Complement a finite dimensional subspace in a Banach space

Question

Given a Banach space $(X,\|,\|)$, and a finite dimensional subspace $F \subset X$, is it always possible to choose a closed linear complement to $F$. Explicitly, I mean to say, will there always exist a closed linear subspace $K \subset X$, such that
$$
X \simeq F \oplus W?
$$
If yes, then what is the easiest way to see that this is the case?

Answer 1

Let $e_1,…,e_n$ be a basis of $F$, consider $f_i$ on $\text{span}\{e_1,…,e_n\}$ by $f_i(e_i)=1, f_i(e_j)=0, j\neq i$, you can extend it to $X$ by Hahn-Banach. Write $W=\cap_{i=1,\dots,n}\ker g_i$.

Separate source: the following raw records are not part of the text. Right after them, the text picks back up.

## src/rtl/core/rau_pkg.sv

```systemverilog
// ----------------------------------------------------------------------------
// rau_pkg
// Shared types, widths and the microcode program of the rational arithmetic
// unit.
// ----------------------------------------------------------------------------
package rau_pkg;

    localparam int OPERAND_WIDTH = 16;
    localparam int MAG_W         = 2 * OPERAND_WIDTH;
    localparam int NUM_W         = 33;
    localparam int DEN_W         = 31;
    localparam int CMD_W         = 3;
    localparam int EXT_W         = (MAG_W > NUM_W) ? MAG_W : NUM_W;
    localparam int K_W           = $clog2(MAG_W);
    localparam int CNT_W         = $clog2(MAG_W);
    localparam int UPC_W         = 4;

    localparam logic [CMD_W-1:0] CMD_ADD = 3'd0;
    localparam logic [CMD_W-1:0] CMD_SUB = 3'd1;
    localparam logic [CMD_W-1:0] CMD_MUL = 3'd2;
    localparam logic [CMD_W-1:0] CMD_DIV = 3'd3;
    localparam logic [CMD_W-1:0] CMD_CMP = 3'd4;

    typedef struct packed {
        logic [CMD_W-1:0]                cmd;
        logic signed [OPERAND_WIDTH-1:0] a_num;
        logic signed [OPERAND_WIDTH-1:0] a_den;
        logic signed [OPERAND_WIDTH-1:0] b_num;
        logic signed [OPERAND_WIDTH-1:0] b_den;
    } t_req;

    typedef struct packed {
        logic signed [NUM_W-1:0] res_num;
        logic [DEN_W-1:0]        res_den;
        logic                    is_equal;
        logic                    status;
    } t_res;

    typedef enum logic [3:0] {
        OP_NOP,
        OP_MUL_A,
        OP_MUL_D,
        OP_MUL_B,
        OP_ADD,
        OP_GCD_INIT,
        OP_GCD_STEP,
        OP_GCD_FIN,
        OP_DIVX_INIT,
        OP_DIV_STEP,
        OP_DIVX_DONE,
        OP_DIVY_DONE,
        OP_ZERO,
        OP_EMIT,
        OP_EMIT_SPECIAL
    } t_op;

    typedef enum logic [3:0] {
        C_NEXT,
        C_JUMP,
        C_SPECIAL,
        C_NOT_ADDSUB,
        C_X_ZERO,
        C_GCD_RUN,
        C_DIV_RUN,
        C_G_ONE,
        C_END
    } t_cond;

    typedef logic [UPC_W-1:0] t_upc;

    typedef struct packed {
        t_op   op;
        t_cond cond;
        t_upc  target;
    } t_uword;

    // Datapath flags tested by the sequencer's conditional jumps
    typedef struct packed {
        logic special;
        logic addsub;
        logic x_zero;
        logic gcd_run;
        logic div_run;
        logic g_one;
    } t_dp_flags;

    localparam t_upc UP_START    = 4'd0;
    localparam t_upc UP_GCD_INIT = 4'd5;
    localparam t_upc UP_GCD_LOOP = 4'd6;
    localparam t_upc UP_DIVX     = 4'd9;
    localparam t_upc UP_DIVY     = 4'd11;
    localparam t_upc UP_EMIT     = 4'd13;
    localparam t_upc UP_ZERO     = 4'd14;
    localparam t_upc UP_SPECIAL  = 4'd15;

    function automatic t_uword ucode(input t_upc pc);
        t_uword w;
        w = '{op: OP_NOP, cond: C_END, target: UP_START};
        case (pc)
            4'd0:  w = '{op: OP_NOP,          cond: C_SPECIAL,    target: UP_SPECIAL};
            4'd1:  w = '{op: OP_MUL_A,        cond: C_NEXT,       target: UP_START};
            4'd2:  w = '{op: OP_MUL_D,        cond: C_NOT_ADDSUB, target: UP_GCD_INIT};
            4'd3:  w = '{op: OP_MUL_B,        cond: C_NEXT,       target: UP_START};
            4'd4:  w = '{op: OP_ADD,          cond: C_NEXT,       target: UP_START};
            4'd5:  w = '{op: OP_GCD_INIT,     cond: C_X_ZERO,     target: UP_ZERO};
            4'd6:  w = '{op: OP_GCD_STEP,     cond: C_GCD_RUN,    target: UP_GCD_LOOP};
            4'd7:  w = '{op: OP_GCD_FIN,      cond: C_NEXT,       target: UP_START};
            4'd8:  w = '{op: OP_DIVX_INIT,    cond: C_G_ONE,      target: UP_EMIT};
            4'd9:  w = '{op: OP_DIV_STEP,     cond: C_DIV_RUN,    target: UP_DIVX};
            4'd10: w = '{op: OP_DIVX_DONE,    cond: C_NEXT,       target: UP_START};
            4'd11: w = '{op: OP_DIV_STEP,     cond: C_DIV_RUN,    target: UP_DIVY};
            4'd12: w = '{op: OP_DIVY_DONE,    cond: C_NEXT,       target: UP_START};
            4'd13: w = '{op: OP_EMIT,         cond: C_END,        target: UP_START};
            4'd14: w = '{op: OP_ZERO,         cond: C_JUMP,       target: UP_EMIT};
            4'd15: w = '{op: OP_EMIT_SPECIAL, cond: C_END,        target: UP_START};
            default: w = '{op: OP_NOP,        cond: C_END,        target: UP_START};
        endcase
        return w;
    endfunction

endpackage

```

## src/rtl/core/rau_datapath.sv

```systemverilog
// ----------------------------------------------------------------------------
// rau_datapath
// Working registers, shared multiplier, binary GCD and restoring divider,
// driven one operation per cycle by the microcode sequencer.
// ----------------------------------------------------------------------------
module rau_datapath (
    input  logic           i_clk,
    input  rau_pkg::t_req  i_req,
    input  rau_pkg::t_op   i_op,
    output rau_pkg::t_dp_flags o_flags,
    output rau_pkg::t_res  o_res
);
    import rau_pkg::*;

    localparam int W = OPERAND_WIDTH;

    logic [W-1:0]     an_mag, ad_mag, bn_mag, bd_mag;
    logic             an_neg, ad_neg, bn_neg, bd_neg;
    logic [W-1:0]     m1, m2;
    logic             m_neg;
    logic [MAG_W-1:0] prod;
    logic             prod_neg;

    logic [MAG_W-1:0] r_x, n_x, r_y, n_y, r_p, n_p;
    logic             r_xneg, n_xneg, r_yneg, n_yneg, r_pneg, n_pneg;
    logic [MAG_W-1:0] r_u, n_u, r_v, n_v, r_g, n_g;
    logic [K_W-1:0]   r_k, n_k;
    logic [MAG_W-1:0] r_q, n_q, r_rem, n_rem;
    logic [CNT_W-1:0] r_cnt, n_cnt;

    logic [MAG_W:0]   trial;
    logic             trial_ge;
    logic             cmd_valid;
    logic             res_neg;
    logic [EXT_W-1:0] ext_num, sgn_num, ext_den;

    assign an_neg = i_req.a_num[W-1];
    assign ad_neg = i_req.a_den[W-1];
    assign bn_neg = i_req.b_num[W-1];
    assign bd_neg = i_req.b_den[W-1];
    assign an_mag = an_neg ? (~i_req.a_num + 1'b1) : i_req.a_num;
    assign ad_mag = ad_neg ? (~i_req.a_den + 1'b1) : i_req.a_den;
    assign bn_mag = bn_neg ? (~i_req.b_num + 1'b1) : i_req.b_num;
    assign bd_mag = bd_neg ? (~i_req.b_den + 1'b1) : i_req.b_den;

    // Operand select for the one shared multiplier
    always_comb begin
        m1    = an_mag;
        m2    = bd_mag;
        m_neg = an_neg ^ bd_neg;
        case (i_op)
            OP_MUL_A: begin
                m1 = an_mag;
                if (i_req.cmd == CMD_MUL) begin
                    m2    = bn_mag;
                    m_neg = an_neg ^ bn_neg;
                end else begin
                    m2    = bd_mag;
                    m_neg = an_neg ^ bd_neg;
                end
            end
            OP_MUL_D: begin
                m1 = ad_mag;
                if (i_req.cmd == CMD_DIV) begin
                    m2    = bn_mag;
                    m_neg = ad_neg ^ bn_neg;
                end else begin
                    m2    = bd_mag;
                    m_neg = ad_neg ^ bd_neg;
                end
            end
            OP_MUL_B: begin
                m1    = bn_mag;
                m2    = ad_mag;
                m_neg = bn_neg ^ ad_neg ^ (i_req.cmd == CMD_SUB);
            end
            default: begin
                m1    = an_mag;
                m2    = bd_mag;
                m_neg = an_neg ^ bd_neg;
            end
        endcase
    end

    assign prod     = m1 * m2;
    assign prod_neg = (prod != '0) && m_neg;

    assign trial    = {r_rem, r_q[MAG_W-1]};
    assign trial_ge = (trial >= {1'b0, r_g});

    always_comb begin
        n_x    = r_x;
        n_xneg = r_xneg;
        n_y    = r_y;
        n_yneg = r_yneg;
        n_p    = r_p;
        n_pneg = r_pneg;
        n_u    = r_u;
        n_v    = r_v;
        n_k    = r_k;
        n_g    = r_g;
        n_q    = r_q;
        n_rem  = r_rem;
        n_cnt  = r_cnt;
        case (i_op)
            OP_MUL_A: begin
                n_x    = prod;
                n_xneg = prod_neg;
            end
            OP_MUL_D: begin
                n_y    = prod;
                n_yneg = prod_neg;
            end
            OP_MUL_B: begin
                n_p    = prod;
                n_pneg = prod_neg;
            end
            OP_ADD: begin
                if (r_xneg == r_pneg) begin
                    n_x    = r_x + r_p;
                    n_xneg = r_xneg;
                end else if (r_x >= r_p) begin
                    n_x    = r_x - r_p;
                    n_xneg = r_xneg;
                end else begin
                    n_x    = r_p - r_x;
                    n_xneg = r_pneg;
                end
                if (n_x == '0) begin
                    n_xneg = 1'b0;
                end
            end
            OP_GCD_INIT: begin
                n_u = r_x;
                n_v = r_y;
                n_k = '0;
            end
            OP_GCD_STEP: begin
                // hold once either side reaches zero
                if (r_u != '0 && r_v != '0) begin
                    if (!r_u[0] && !r_v[0]) begin
                        n_u = r_u >> 1;
                        n_v = r_v >> 1;
                        n_k = r_k + 1'b1;
                    end else if (!r_u[0]) begin
                        n_u = r_u >> 1;
                    end else if (!r_v[0]) begin
                        n_v = r_v >> 1;
                    end else if (r_u >= r_v) begin
                        n_u = r_u - r_v;
                    end else begin
                        n_v = r_v - r_u;
                    end
                end
            end
            OP_GCD_FIN: begin
                n_g = (r_u | r_v) << r_k;
            end
            OP_DIVX_INIT: begin
                n_q   = r_x;
                n_rem = '0;
                n_cnt = '0;
            end
            OP_DIV_STEP: begin
                n_q = {r_q[MAG_W-2:0], trial_ge};
                if (trial_ge) begin
                    n_rem = MAG_W'(trial - {1'b0, r_g});
                end else begin
                    n_rem = trial[MAG_W-1:0];
                end
                n_cnt = r_cnt + 1'b1;
            end
            OP_DIVX_DONE: begin
                n_x   = r_q;
                n_q   = r_y;
                n_rem = '0;
                n_cnt = '0;
            end
            OP_DIVY_DONE: begin
                n_y = r_q;
            end
            OP_ZERO: begin
                n_x    = '0;
                n_xneg = 1'b0;
                n_y    = MAG_W'(1);
                n_yneg = 1'b0;
            end
            default: begin
                n_x = r_x;
            end
        endcase
    end

    always_ff @(posedge i_clk) begin
        r_x    <= n_x;
        r_xneg <= n_xneg;
        r_y    <= n_y;
        r_yneg <= n_yneg;
        r_p    <= n_p;
        r_pneg <= n_pneg;
        r_u    <= n_u;
        r_v    <= n_v;
        r_k    <= n_k;
        r_g    <= n_g;
        r_q    <= n_q;
        r_rem  <= n_rem;
        r_cnt  <= n_cnt;
    end

    assign cmd_valid = (i_req.cmd inside {CMD_ADD, CMD_SUB, CMD_MUL, CMD_DIV});

    assign o_flags.special = !cmd_valid || (i_req.a_den == '0) || (i_req.b_den == '0) ||
                             ((i_req.cmd == CMD_DIV) && (i_req.b_num == '0));
    assign o_flags.addsub  = (i_req.cmd == CMD_ADD) || (i_req.cmd == CMD_SUB);
    assign o_flags.x_zero  = (r_x == '0);
    assign o_flags.gcd_run = (r_u != '0) && (r_v != '0);
    assign o_flags.div_run = (r_cnt != CNT_W'(MAG_W - 1));
    assign o_flags.g_one   = (r_g == MAG_W'(1));

    // Sign on the numerator, positive denominator
    assign res_neg = (r_x != '0) && (r_xneg != r_yneg);
    assign ext_num = EXT_W'(r_x);
    assign sgn_num = res_neg ? (~ext_num + 1'b1) : ext_num;
    assign ext_den = EXT_W'(r_y);

    always_comb begin
        if (i_op == OP_EMIT_SPECIAL) begin
            o_res.res_num  = '0;
            o_res.res_den  = '0;
            o_res.is_equal = (i_req.cmd == CMD_CMP) && (i_req.a_num == i_req.b_num) &&
                             (i_req.a_den == i_req.b_den);
            o_res.status   = (i_req.cmd != CMD_CMP);
        end else begin
            o_res.res_num  = sgn_num[NUM_W-1:0];
            o_res.res_den  = ext_den[DEN_W-1:0];
            o_res.is_equal = 1'b0;
            o_res.status   = 1'b0;
        end
    end

endmodule

```

## src/rtl/core/rational_arith_unit.sv

```systemverilog
// ----------------------------------------------------------------------------
// rational_arith_unit
// Add, subtract, multiply, divide or compare two signed fractions; arithmetic
// results are reduced by their greatest common divisor.
// ----------------------------------------------------------------------------
// Usage:
//   Drive i_req and raise i_start; the request is taken on a rising edge with
//   i_start high and o_busy low. o_busy stays high while the request is
//   worked on. The result appears on o_res for exactly one cycle with o_done
//   high, in the first cycle with o_busy low; a new request may be taken in
//   that same cycle. The receiver cannot stall, so o_res must be captured then.
//   Compare, errors and unused commands go straight to the result. Arithmetic
//   runs the control steps and multiplies, then the binary GCD loop (one step
//   per cycle) and two restoring divisions by the GCD; a zero numerator skips
//   the GCD and the divisions, and the divisions are skipped when the GCD is
//   one. The GCD loop and the one-bit-per-cycle divider dominate the run time.
//   Reset (synchronous, active low) drops any request in flight and clears
//   o_busy and o_done.
// ----------------------------------------------------------------------------
module rational_arith_unit (
    input  logic          i_clk,
    input  logic          i_rst_n,
    input  logic          i_start,
    output logic          o_busy,
    input  rau_pkg::t_req i_req,
    output logic          o_done,
    output rau_pkg::t_res o_res
);
    import rau_pkg::*;

    logic      r_run, n_run;
    t_upc      r_pc, n_pc;
    t_req      r_req;
    t_res      r_res, dp_res;
    logic      r_done, n_done;
    t_uword    uw;
    t_op       op;
    t_dp_flags flags;
    logic      take;
    logic      accept;

    assign accept = i_start && !r_run;
    assign uw     = ucode(r_pc);
    assign op     = r_run ? uw.op : OP_NOP;

    rau_datapath u_dp (
        .i_clk   (i_clk),
        .i_req   (r_req),
        .i_op    (op),
        .o_flags (flags),
        .o_res   (dp_res)
    );

    always_comb begin
        case (uw.cond)
            C_NEXT:       take = 1'b0;
            C_JUMP:       take = 1'b1;
            C_SPECIAL:    take = flags.special;
            C_NOT_ADDSUB: take = !flags.addsub;
            C_X_ZERO:     take = flags.x_zero;
            C_GCD_RUN:    take = flags.gcd_run;
            C_DIV_RUN:    take = flags.div_run;
            C_G_ONE:      take = flags.g_one;
            default:      take = 1'b0;
        endcase
    end

    always_comb begin
        n_run  = r_run;
        n_pc   = r_pc;
        n_done = 1'b0;
        if (r_run) begin
            n_pc = take ? uw.target : r_pc + 1'b1;
            if (uw.cond == C_END) begin
                n_run = 1'b0;
            end
            if (uw.op == OP_EMIT || uw.op == OP_EMIT_SPECIAL) begin
                n_done = 1'b1;
            end
        end else if (accept) begin
            n_run = 1'b1;
            n_pc  = UP_START;
        end
    end

    always_ff @(posedge i_clk) begin
        if (!i_rst_n) begin
            r_run  <= 1'b0;
            r_pc   <= UP_START;
            r_done <= 1'b0;
        end else begin
            r_run  <= n_run;
            r_pc   <= n_pc;
            r_done <= n_done;
        end
    end

    always_ff @(posedge i_clk) begin
        if (accept) begin
            r_req <= i_req;
        end
        if (n_done) begin
            r_res <= dp_res;
        end
    end

    assign o_busy = r_run;
    assign o_done = r_done;
    assign o_res  = r_res;

endmodule

```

$W$ is closed, if $x\in X$, $x=g_1(x)e_1+\dots+g_n(x)e_n+(x-g_1(x)e_1+\dots+g_n(x)e_n)$,

write $y=x-(g_1(x)e_1+\dots+g_n(x)e_n)$, $g_i(y)=0$, and $x\in \text{span}\{e_1,\dots,e_n\}\cap W$ implies that $x=x_1e_1+\dots+x_ne_n$, and $g_i(x)=x_i=0$, we deduce that $x=0$.